This invention relates to a method for producing polyalkylene-grafted poly(alkenyl benzene-co-maleimide) polymers and the use of such polymers, when oil extended, in producing high damping materials.
Two or more polymers may be blended together to form a wide variety of random or structured morphologies to obtain products that offer potentially desirable combinations of characteristics. However, many potential combinations may be difficult or even impossible to achieve in practice through simple blending. Frequently, the polymers are thermodynamically immiscible, which precludes generating a truly homogeneous product.
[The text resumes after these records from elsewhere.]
**config.mk**
```make
export PLATFORM = sky130hd
export DESIGN_NAME = spab_div
export DESIGN_NICKNAME = d
export VERILOG_FILES = /design/src/rtl/spab_pkg.sv /design/src/rtl/spab_div.sv
export SDC_FILE = /design/constraint.sdc
export NUM_CORES = 1
export LEC_CHECK = 0
export BUFFER_PORTS_ARGS = -buffer_cell sky130_fd_sc_hd__buf_4
export CAP_MARGIN = 20
export CORE_UTILIZATION = 45
export DETAILED_ROUTE_END_ITERATION = 6
export PLACE_DENSITY = 0.64
export SETUP_SLACK_MARGIN = 0.1
export SYNTH_ARGS = -nofsm -noshare
export SYNTH_HDL_FRONTEND = slang
export SYNTH_SLANG_ARGS = --single-unit
```
**constraint.sdc**
```tcl
create_clock -name clock -period 8.45 [get_ports clock]
set_input_delay 0.845 -clock clock [delete_from_list [all_inputs] [get_ports clock]]
set_output_delay 0.845 -clock clock [all_outputs]
set_load 0.005 [all_outputs]
```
This immiscibility is not a problem where a two-phase structure is desirable; however, the interactions (or lack thereof) at the interface between the two phases very often lead to problems. For example, high interfacial tension and poor adhesion between the phases is common. The interfacial tension, along with high viscosities, contributes to the inherent difficulty of imparting the desired degree of dispersion to such random mixtures and to their subsequent lack of stability. This gives rise to gross separation or stratification during later processing or use. Poor adhesion leads in part to the weak and brittle mechanical behavior often observed in dispersed blends and may render useless some highly structured morphologies.
Free-radically initiated polymerizations of maleic anhydride with vinyl monomers, such as styrene and isobutylene, are known. Further, imidization of maleic anhydride with a primary amine group also is known.
Monofunctional N-alkyl and N-aryl maleimides have been used extensively to improve the heat stability of (co)polymers prepared from vinyl monomers. In one method, maleimides are first reacted with bulk resin(s) such as, for example, ABS (poly(acrylonitrile-co-butadiene-co-styrene)); blends of poly(acrylonitrile-co-butadiene) and poly(styrene-co-acrylonitrile); PVC (poly(vinyl chloride)); SAN (poly(styrene-co-acrylonitrile)); PMMA (poly(methyl methacrylate)); and the like. The copolymers formed are then reacted with monomers, such as styrene or acrylonitrile. However, a more preferred industrial practice is to make copolymers of maleimides with other monomers, such as styrene and optionally acrylonitrile, and to blend the copolymer with a resin, such as an ABS or SAN resin. In any event, the polymer compositions are adjusted so that the copolymers are fully compatible with the bulk resins as shown by the presence of a single glass transition point via, e.g., differential scanning calorimetry (DSC).
A batch method for preparing a grafted copolymer having the impact strength of polypropylene and the elastomeric properties of a block copolymer but which avoids the above-referenced problems remains desirable.